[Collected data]
****************************************

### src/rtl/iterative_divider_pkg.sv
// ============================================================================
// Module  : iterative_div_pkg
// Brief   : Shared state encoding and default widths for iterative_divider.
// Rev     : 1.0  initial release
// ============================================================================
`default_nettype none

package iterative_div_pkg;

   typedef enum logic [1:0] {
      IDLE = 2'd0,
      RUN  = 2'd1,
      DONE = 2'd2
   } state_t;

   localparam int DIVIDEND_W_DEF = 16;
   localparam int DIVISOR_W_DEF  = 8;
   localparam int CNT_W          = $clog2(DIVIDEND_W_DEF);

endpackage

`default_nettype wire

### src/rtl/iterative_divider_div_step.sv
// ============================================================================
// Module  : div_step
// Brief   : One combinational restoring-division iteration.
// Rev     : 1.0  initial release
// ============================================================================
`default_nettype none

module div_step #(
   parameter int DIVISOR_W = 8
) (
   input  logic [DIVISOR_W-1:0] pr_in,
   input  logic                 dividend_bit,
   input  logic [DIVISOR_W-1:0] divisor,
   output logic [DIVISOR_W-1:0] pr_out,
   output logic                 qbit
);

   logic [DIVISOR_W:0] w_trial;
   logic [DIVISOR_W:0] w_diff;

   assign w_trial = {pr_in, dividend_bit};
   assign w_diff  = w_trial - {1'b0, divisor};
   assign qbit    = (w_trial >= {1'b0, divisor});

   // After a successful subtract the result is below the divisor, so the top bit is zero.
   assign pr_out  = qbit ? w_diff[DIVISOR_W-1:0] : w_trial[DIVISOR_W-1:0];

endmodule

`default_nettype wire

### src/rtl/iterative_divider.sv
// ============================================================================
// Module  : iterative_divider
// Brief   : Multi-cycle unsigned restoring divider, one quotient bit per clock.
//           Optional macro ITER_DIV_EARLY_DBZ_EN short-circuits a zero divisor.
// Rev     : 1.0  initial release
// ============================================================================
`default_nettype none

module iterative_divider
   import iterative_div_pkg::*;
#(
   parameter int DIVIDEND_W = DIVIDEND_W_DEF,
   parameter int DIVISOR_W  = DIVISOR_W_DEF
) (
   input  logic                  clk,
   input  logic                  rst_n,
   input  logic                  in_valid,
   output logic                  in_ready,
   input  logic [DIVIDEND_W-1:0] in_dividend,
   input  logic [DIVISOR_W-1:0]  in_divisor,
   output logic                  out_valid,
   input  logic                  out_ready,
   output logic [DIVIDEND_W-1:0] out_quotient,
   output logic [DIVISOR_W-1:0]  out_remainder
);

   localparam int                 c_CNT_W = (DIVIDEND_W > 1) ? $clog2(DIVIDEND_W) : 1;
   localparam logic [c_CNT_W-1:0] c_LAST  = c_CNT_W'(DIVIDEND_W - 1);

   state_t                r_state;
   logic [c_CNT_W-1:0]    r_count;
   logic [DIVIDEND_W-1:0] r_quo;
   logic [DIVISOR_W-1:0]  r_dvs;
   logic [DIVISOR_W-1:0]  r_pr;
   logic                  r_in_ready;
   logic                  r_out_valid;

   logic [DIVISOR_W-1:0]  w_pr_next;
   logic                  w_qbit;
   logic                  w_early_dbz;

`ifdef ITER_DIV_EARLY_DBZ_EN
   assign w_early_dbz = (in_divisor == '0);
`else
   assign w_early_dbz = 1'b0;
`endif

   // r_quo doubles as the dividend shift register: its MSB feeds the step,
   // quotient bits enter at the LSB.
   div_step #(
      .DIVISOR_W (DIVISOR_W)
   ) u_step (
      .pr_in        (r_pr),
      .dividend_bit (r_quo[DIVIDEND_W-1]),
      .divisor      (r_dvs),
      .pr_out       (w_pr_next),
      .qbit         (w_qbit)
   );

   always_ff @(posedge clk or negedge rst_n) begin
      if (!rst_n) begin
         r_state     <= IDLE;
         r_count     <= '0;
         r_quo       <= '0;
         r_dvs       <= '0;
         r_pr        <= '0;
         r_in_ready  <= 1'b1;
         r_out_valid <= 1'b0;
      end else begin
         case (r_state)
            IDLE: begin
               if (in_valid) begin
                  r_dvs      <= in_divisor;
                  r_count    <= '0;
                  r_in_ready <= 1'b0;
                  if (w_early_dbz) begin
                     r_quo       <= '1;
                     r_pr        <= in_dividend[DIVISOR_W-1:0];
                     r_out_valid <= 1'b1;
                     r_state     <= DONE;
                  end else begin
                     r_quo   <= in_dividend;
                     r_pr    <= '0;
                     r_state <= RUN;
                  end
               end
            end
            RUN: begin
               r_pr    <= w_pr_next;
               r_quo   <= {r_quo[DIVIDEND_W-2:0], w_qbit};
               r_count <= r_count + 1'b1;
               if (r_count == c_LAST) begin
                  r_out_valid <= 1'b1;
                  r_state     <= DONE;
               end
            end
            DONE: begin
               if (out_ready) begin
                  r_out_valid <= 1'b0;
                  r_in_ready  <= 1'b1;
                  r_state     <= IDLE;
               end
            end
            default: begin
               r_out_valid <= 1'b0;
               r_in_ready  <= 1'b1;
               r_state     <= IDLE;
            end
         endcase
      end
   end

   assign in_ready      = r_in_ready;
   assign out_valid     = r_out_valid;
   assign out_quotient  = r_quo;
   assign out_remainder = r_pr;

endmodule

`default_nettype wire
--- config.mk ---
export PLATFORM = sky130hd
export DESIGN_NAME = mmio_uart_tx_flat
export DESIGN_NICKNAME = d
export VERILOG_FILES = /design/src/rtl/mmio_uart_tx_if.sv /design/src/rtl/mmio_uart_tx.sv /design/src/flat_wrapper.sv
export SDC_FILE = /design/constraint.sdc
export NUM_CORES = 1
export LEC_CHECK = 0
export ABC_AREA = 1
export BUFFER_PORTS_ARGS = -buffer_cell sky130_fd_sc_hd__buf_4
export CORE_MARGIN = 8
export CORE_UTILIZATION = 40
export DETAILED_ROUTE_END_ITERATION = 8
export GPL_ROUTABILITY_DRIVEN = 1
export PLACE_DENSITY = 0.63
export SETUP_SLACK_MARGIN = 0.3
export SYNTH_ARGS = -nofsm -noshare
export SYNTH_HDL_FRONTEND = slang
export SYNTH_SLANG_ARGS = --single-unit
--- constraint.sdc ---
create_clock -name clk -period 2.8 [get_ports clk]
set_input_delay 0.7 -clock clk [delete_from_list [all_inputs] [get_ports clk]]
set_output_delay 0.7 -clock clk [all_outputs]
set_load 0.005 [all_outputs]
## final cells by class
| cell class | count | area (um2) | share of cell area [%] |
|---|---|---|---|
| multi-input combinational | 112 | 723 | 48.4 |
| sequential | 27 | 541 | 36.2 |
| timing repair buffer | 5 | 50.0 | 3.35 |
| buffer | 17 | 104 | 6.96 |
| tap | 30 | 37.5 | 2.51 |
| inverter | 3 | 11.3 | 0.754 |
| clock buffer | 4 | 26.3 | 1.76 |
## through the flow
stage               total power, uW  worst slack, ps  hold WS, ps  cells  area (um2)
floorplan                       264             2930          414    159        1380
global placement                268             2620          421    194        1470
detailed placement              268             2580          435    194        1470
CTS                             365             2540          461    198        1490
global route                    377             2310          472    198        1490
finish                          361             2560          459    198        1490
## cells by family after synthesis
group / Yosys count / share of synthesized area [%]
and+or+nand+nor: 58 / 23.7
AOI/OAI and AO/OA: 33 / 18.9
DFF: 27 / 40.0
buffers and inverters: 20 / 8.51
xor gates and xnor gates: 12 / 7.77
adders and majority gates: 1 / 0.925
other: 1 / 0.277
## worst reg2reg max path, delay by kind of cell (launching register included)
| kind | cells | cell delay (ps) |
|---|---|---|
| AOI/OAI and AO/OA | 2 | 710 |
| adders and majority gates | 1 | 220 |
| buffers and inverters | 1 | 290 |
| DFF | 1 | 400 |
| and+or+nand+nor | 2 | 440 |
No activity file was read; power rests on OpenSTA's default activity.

****************************************

Within the entries above, find each line where "adders" appears; copy every one.

Response to the task:
adders and majority gates: 1 / 0.925
| adders and majority gates | 1 | 220 |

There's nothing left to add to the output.